Every developer, after writing their code in their main class, should test that service or controller via unit testing so that they can test their code to prove themselves.

After working on multiple frameworks for unit testing I personally found Junit the best framework for this task.

Simple Unit Testing Example

Suppose a class is there like given below with one method on the concatenation.

public class MyUnit {

public String concatenate(String one, String two){

return one + two;

}

}

Unit test for the above method can be written as:

public class MyUnitTest {

@Test

public void testConcatenate() {

MyUnit myUnit = new MyUnit();

String result = myUnit.concatenate("one", "two");

assertEquals("onetwo", result);

}

}

Notice how @Test is annotated which is done to signal to Unit Test Runner, which represents a unit test that should be executed.

Firstly, an instance of MyUnit class is created.

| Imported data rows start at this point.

$ cat config.mk
export PLATFORM = sky130hd
export DESIGN_NAME = bank_regfile
export DESIGN_NICKNAME = d
export VERILOG_FILES = /design/src/rtl/brf_pkg.sv /design/src/rtl/brf_mode_dec.sv /design/src/rtl/brf_gpr_store.sv /design/src/rtl/brf_psr_unit.sv /design/src/rtl/bank_regfile.sv
export SDC_FILE = /design/constraint.sdc
export NUM_CORES = 2
export LEC_CHECK = 0
export BUFFER_PORTS_ARGS = -buffer_cell sky130_fd_sc_hd__buf_4
export CAP_MARGIN = 20
export CORE_ASPECT_RATIO = 1.75
export CORE_MARGIN = 1
export CORE_UTILIZATION = 40
export DETAILED_ROUTE_END_ITERATION = 12
export GPL_TIMING_DRIVEN = 0
export HOLD_SLACK_MARGIN = 0.05
export PLACE_DENSITY_LB_ADDON = 0.3
export SETUP_SLACK_MARGIN = 0.5
export SLEW_MARGIN = 20
export SYNTH_ARGS = -nofsm -noshare
export SYNTH_HDL_FRONTEND = slang
export SYNTH_SLANG_ARGS = --single-unit
export TNS_END_PERCENT = 30
$ cat constraint.sdc
create_clock -name clk -period 15.5 [get_ports clk]
set_input_delay 2.325 -clock clk [delete_from_list [all_inputs] [get_ports clk]]
set_output_delay 2.325 -clock clk [all_outputs]
set_load 0.05 [all_outputs]
$ cat src/rtl/brf_pkg.sv
package brf_pkg;

  localparam int unsigned PSR_W = 32;
  localparam int unsigned MODE_W = 5;

  localparam logic [MODE_W-1:0] MD_USR = 5'b10000;
  localparam logic [MODE_W-1:0] MD_FIQ = 5'b10001;
  localparam logic [MODE_W-1:0] MD_IRQ = 5'b10010;
  localparam logic [MODE_W-1:0] MD_SVC = 5'b10011;
  localparam logic [MODE_W-1:0] MD_ABT = 5'b10111;
  localparam logic [MODE_W-1:0] MD_UND = 5'b11011;
  localparam logic [MODE_W-1:0] MD_SYS = 5'b11111;

  localparam int unsigned BIT_IMASK = 7;
  localparam int unsigned BIT_FMASK = 6;
  localparam int unsigned BIT_STATE = 5;

  // physical layout: shared low regs, user high regs, fast-irq high regs, pair banks
  localparam int unsigned N_LOW      = 8;
  localparam int unsigned N_HIGH     = 7;
  localparam int unsigned N_PAIRBANK = 4;
  localparam int unsigned BASE_UHI   = N_LOW;
  localparam int unsigned BASE_FHI   = BASE_UHI + N_HIGH;
  localparam int unsigned BASE_PAIR  = BASE_FHI + N_HIGH;
  localparam int unsigned NPHYS      = BASE_PAIR + 2 * N_PAIRBANK;
  localparam int unsigned PHYS_W     = $clog2(NPHYS);
  localparam int unsigned NUM_SAVED  = 1 + N_PAIRBANK;

  localparam logic [PSR_W-1:0] PSR_RESET = {24'h0, 1'b1, 1'b1, 1'b0, MD_SVC};

  typedef enum logic [2:0] {
    BK_USR = 3'd0,
    BK_FIQ = 3'd1,
    BK_IRQ = 3'd2,
    BK_SVC = 3'd3,
    BK_ABT = 3'd4,
    BK_UND = 3'd5
  } bank_e;

  function automatic bank_e mode_bank(input logic [MODE_W-1:0] m);
    case (m)
      MD_FIQ:  return BK_FIQ;
      MD_IRQ:  return BK_IRQ;
      MD_SVC:  return BK_SVC;
      MD_ABT:  return BK_ABT;
      MD_UND:  return BK_UND;
      default: return BK_USR;
    endcase
  endfunction

  function automatic logic mode_legal(input logic [MODE_W-1:0] m);
    return (m == MD_USR) || (m == MD_SYS) || (mode_bank(m) != BK_USR);
  endfunction

  function automatic logic [PHYS_W-1:0] phys_sel(input bank_e b, input logic [3:0] idx);
    int unsigned n;
    n = int'(idx);
    if (n < N_LOW)
      return PHYS_W'(n);
    if (b == BK_FIQ)
      return PHYS_W'(BASE_FHI + n - N_LOW);
    if (b != BK_USR && n >= 13)
      return PHYS_W'(BASE_PAIR + 2 * (int'(b) - 2) + n - 13);
    return PHYS_W'(n);
  endfunction

  function automatic logic [PSR_W-1:0] entry_psr(input logic [PSR_W-1:0] old_psr,
                                                 input logic [MODE_W-1:0] tgt);
    logic [PSR_W-1:0] r;
    r = old_psr;
    r[MODE_W-1:0] = tgt;
    r[BIT_IMASK]  = 1'b1;
    r[BIT_STATE]  = 1'b0;
    if (tgt == MD_FIQ)
      r[BIT_FMASK] = 1'b1;
    return r;
  endfunction

endpackage

$ cat src/rtl/brf_mode_dec.sv
module brf_mode_dec
  import brf_pkg::*;
(
  input  logic [MODE_W-1:0] mode,
  output bank_e             bank,
  output logic              legal
);
  assign bank  = mode_bank(mode);
  assign legal = mode_legal(mode);
endmodule

$ cat src/rtl/brf_gpr_store.sv
module brf_gpr_store #(
  parameter int unsigned XLEN           = 32,
  parameter int unsigned NENT           = 30,
  parameter int unsigned SEL_W          = 5,
  parameter bit          CLEAR_ON_RESET = 1'b1
) (
  input  logic             clk,
  input  logic             rst_n,
  input  logic [SEL_W-1:0] ra_sel,
  output logic [XLEN-1:0]  ra_data,
  input  logic [SEL_W-1:0] rb_sel,
  output logic [XLEN-1:0]  rb_data,
  input  logic             w0_en,
  input  logic [SEL_W-1:0] w0_sel,
  input  logic [XLEN-1:0]  w0_data,
  input  logic             w1_en,
  input  logic [SEL_W-1:0] w1_sel,
  input  logic [XLEN-1:0]  w1_data
);
  logic [NENT-1:0][XLEN-1:0] ent;

  for (genvar g = 0; g < NENT; g++) begin : g_ent
    logic            hit0;
    logic            hit1;
    logic [XLEN-1:0] q;
    assign hit0 = w0_en && (w0_sel == SEL_W'(g));
    assign hit1 = w1_en && (w1_sel == SEL_W'(g));
    if (CLEAR_ON_RESET) begin : g_clr
      always_ff @(posedge clk or negedge rst_n) begin
        if (!rst_n)    q <= '0;
        else if (hit1) q <= w1_data;
        else if (hit0) q <= w0_data;
      end
    end else begin : g_keep
      always_ff @(posedge clk) begin
        if (hit1)      q <= w1_data;
        else if (hit0) q <= w0_data;
      end
    end
    assign ent[g] = q;
  end

  assign ra_data = ent[ra_sel];
  assign rb_data = ent[rb_sel];
endmodule

$ cat src/rtl/brf_psr_unit.sv
module brf_psr_unit
  import brf_pkg::*;
#(
  parameter bit CLEAR_ON_RESET = 1'b1
) (
  input  logic              clk,
  input  logic              rst_n,
  input  bank_e             cur_bank,
  input  logic              entry_fire,
  input  bank_e             entry_bank,
  input  logic [MODE_W-1:0] entry_mode,
  input  logic              cpsr_we,
  input  logic [PSR_W-1:0]  cpsr_wdata,
  input  logic              spsr_we,
  input  logic [PSR_W-1:0]  spsr_wdata,
  output logic [PSR_W-1:0]  cpsr,
  output logic [PSR_W-1:0]  spsr_rd
);
  logic [NUM_SAVED-1:0][PSR_W-1:0] saved;
  logic [2:0]                      rd_slot;

  always_ff @(posedge clk or negedge rst_n) begin
    if (!rst_n)          cpsr <= PSR_RESET;
    else if (entry_fire) cpsr <= entry_psr(cpsr, entry_mode);
    else if (cpsr_we)    cpsr <= cpsr_wdata;
  end

  for (genvar k = 0; k < NUM_SAVED; k++) begin : g_saved
    logic             take_entry;
    logic             take_sw;
    logic [PSR_W-1:0] q;
    assign take_entry = entry_fire && (int'(entry_bank) == k + 1);
    assign take_sw    = spsr_we && !entry_fire && (int'(cur_bank) == k + 1);
    if (CLEAR_ON_RESET) begin : g_clr
      always_ff @(posedge clk or negedge rst_n) begin
        if (!rst_n)          q <= '0;
        else if (take_entry) q <= cpsr;
        else if (take_sw)    q <= spsr_wdata;
      end
    end else begin : g_keep
      always_ff @(posedge clk) begin
        if (take_entry)   q <= cpsr;
        else if (take_sw) q <= spsr_wdata;
      end
    end
    assign saved[k] = q;
  end

  assign rd_slot = 3'(cur_bank) - 3'd1;
  assign spsr_rd = (cur_bank == BK_USR) ? '0 : saved[rd_slot];
endmodule

$ cat src/rtl/bank_regfile.sv
module bank_regfile
  import brf_pkg::*;
#(
  parameter int unsigned XLEN           = 32,
  parameter bit          CLEAR_ON_RESET = 1'b1,
  parameter logic [XLEN-1:0] RESET_PC   = '0
) (
  input  logic              clk,
  input  logic              rst_n,
  input  logic [3:0]        rd_a_idx,
  output logic [XLEN-1:0]   rd_a_data,
  input  logic [3:0]        rd_b_idx,
  output logic [XLEN-1:0]   rd_b_data,
  input  logic              wr_en,
  input  logic [3:0]        wr_idx,
  input  logic [XLEN-1:0]   wr_data,
  output logic [XLEN-1:0]   pc_out,
  input  logic              pc_we,
  input  logic [XLEN-1:0]   pc_wdata,
  output logic [PSR_W-1:0]  cpsr_out,
  input  logic              cpsr_we,
  input  logic [PSR_W-1:0]  cpsr_wdata,
  output logic [PSR_W-1:0]  spsr_rd,
  input  logic              spsr_we,
  input  logic [PSR_W-1:0]  spsr_wdata,
  input  logic              exc_en,
  input  logic [MODE_W-1:0] exc_mode,
  input  logic [XLEN-1:0]   exc_lr,
  output logic              mode_illegal
);
  localparam logic [3:0] IDX_PC = 4'd15;
  localparam logic [3:0] IDX_LR = 4'd14;

  // named internal events used by the checker
  bank_e             cur_bank;
  bank_e             ent_bank;
  logic              cur_legal;
  logic              ent_legal;
  logic              entry_fire;
  logic              gen_wr_gpr;
  logic              gen_wr_pc;
  logic [PHYS_W-1:0] sel_a;
  logic [PHYS_W-1:0] sel_b;
  logic [PHYS_W-1:0] sel_w;
  logic [PHYS_W-1:0] sel_lr;
  logic [XLEN-1:0]   gpr_a;
  logic [XLEN-1:0]   gpr_b;
  logic [XLEN-1:0]   pc_q;

  brf_mode_dec u_dec_cur (.mode(cpsr_out[MODE_W-1:0]), .bank(cur_bank), .legal(cur_legal));
  brf_mode_dec u_dec_ent (.mode(exc_mode), .bank(ent_bank), .legal(ent_legal));

  assign entry_fire = exc_en && ent_legal && (ent_bank != BK_USR);
  assign gen_wr_gpr = wr_en && (wr_idx != IDX_PC);
  assign gen_wr_pc  = wr_en && (wr_idx == IDX_PC) && !pc_we;

  assign sel_a  = phys_sel(cur_bank, rd_a_idx);
  assign sel_b  = phys_sel(cur_bank, rd_b_idx);
  assign sel_w  = phys_sel(cur_bank, wr_idx);
  assign sel_lr = phys_sel(ent_bank, IDX_LR);

  brf_gpr_store #(
    .XLEN(XLEN), .NENT(NPHYS), .SEL_W(PHYS_W), .CLEAR_ON_RESET(CLEAR_ON_RESET)
  ) u_store (
    .clk(clk), .rst_n(rst_n),
    .ra_sel(sel_a), .ra_data(gpr_a),
    .rb_sel(sel_b), .rb_data(gpr_b),
    .w0_en(gen_wr_gpr), .w0_sel(sel_w), .w0_data(wr_data),
    .w1_en(entry_fire), .w1_sel(sel_lr), .w1_data(exc_lr)
  );

  brf_psr_unit #(.CLEAR_ON_RESET(CLEAR_ON_RESET)) u_psr (
    .clk(clk), .rst_n(rst_n),
    .cur_bank(cur_bank),
    .entry_fire(entry_fire), .entry_bank(ent_bank), .entry_mode(exc_mode),
    .cpsr_we(cpsr_we), .cpsr_wdata(cpsr_wdata),
    .spsr_we(spsr_we), .spsr_wdata(spsr_wdata),
    .cpsr(cpsr_out), .spsr_rd(spsr_rd)
  );

  always_ff @(posedge clk or negedge rst_n) begin
    if (!rst_n)         pc_q <= RESET_PC;
    else if (pc_we)     pc_q <= pc_wdata;
    else if (gen_wr_pc) pc_q <= wr_data;
  end

  assign pc_out       = pc_q;
  assign rd_a_data    = (rd_a_idx == IDX_PC) ? pc_q : gpr_a;
  assign rd_b_data    = (rd_b_idx == IDX_PC) ? pc_q : gpr_b;
  assign mode_illegal = !cur_legal;
endmodule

Then it’s concatenate method is called with two String values.

Then the assertEquals method is called. This method actually does the unit testing. In this method, we compare the output of the method called concatenate() with the expected output.

If two values are equal nothing will happen but if values are not equal, an exception is thrown, and test method stops executing.

AssertEquals() method is statically imported from org.junit.Assert class.

You can have as many test cases as you want. The Test Runner will find and execute them all.

Database Unit Testing

If you need to test a DAO, you need to test all of the inserts, reads, updates and deletes work as expected.

Rather than testing individually for each operation(insert, read, update, delete) it is easier to test all CRUD operations inside the one test case.

Here is sample operation:

@Test

public void MyTest() throws Exception {

Connection connection = getConnection();

MyDao myDao = new MyDaoImpl(connection);

try{

myDao.insert("1", "one");

myDao.insert("2", "two");

assertEquals("one", myDao.read("1"));

assertEquals("two", myDao.read("2"));

myDao.update("1", "oneOne");

myDao.update("2", "twoTwo");

assertEquals("oneOne", myDao.read("1"));

assertEquals("twoTwo", myDao.read("2"));

myDao.delete("1");

myDao.delete("2");

assertNull(myDao.read("1"));

assertNull(myDao.read("2"));

} finally {

connection.rollback();

connection.close();

}

}

This test method first inserts data and then tests whether has been inserted or not.

Then it updates the value and then again it tests whether after the update, the output is true or not.

Finally, it deletes the data from the database and then again we check whether delete operation is successful or not.

If any operation fails, then it will throw an Exception.

Mockito

Mockito is a Java-based mocking framework, used in combination with other testing frameworks such as JUnit.

It internally uses the Java Reflection API and allows to create objects of service. A mock object returns dummy data and avoids external dependencies.

It simplifies the testing by creating dummy objects and creating dummy dependencies.

Basically Mockito creates a dummy object for a class that can be used for different purposes.

Mockito uses @mock annotation or mock() static method for creating mock objects.

Example :

public class CalcServiceTest {

CalculationService calculationService;

@Mock

AddService addService;

@BeforeEach

public void setup() {

MockitoAnnotations.initMocks(this);

}

@Test

public void testCalc() {

calculationService = new CalculationService(addService);

int num1 = 20;

int num2 = 21;

int expected = 41;

when(addService.add(num1, num2)).thenReturn(expected);

int actual = calculationService.calc(num1, num2);

assertEquals(expected, actual);

}

}

Here, we are testing CalcService. @Mock is used to create a mock object of AddService class.

We need to call MockitoAnnotations.initMocks(this) to initialize objects annotated with @Mock.

Here when() and thenReturn() is used to add behavior to the mocked class. It means that when the mock object(addService) is called for add method with two parameters, then it returns the value of the function in the expected variable.

Finally, we check that the expected value which given by the function is equal to the actual value or not by using the assertEquals() method.

So Mockito basically allows the use of annotations to reduce the lines of test code to increase the readability of code.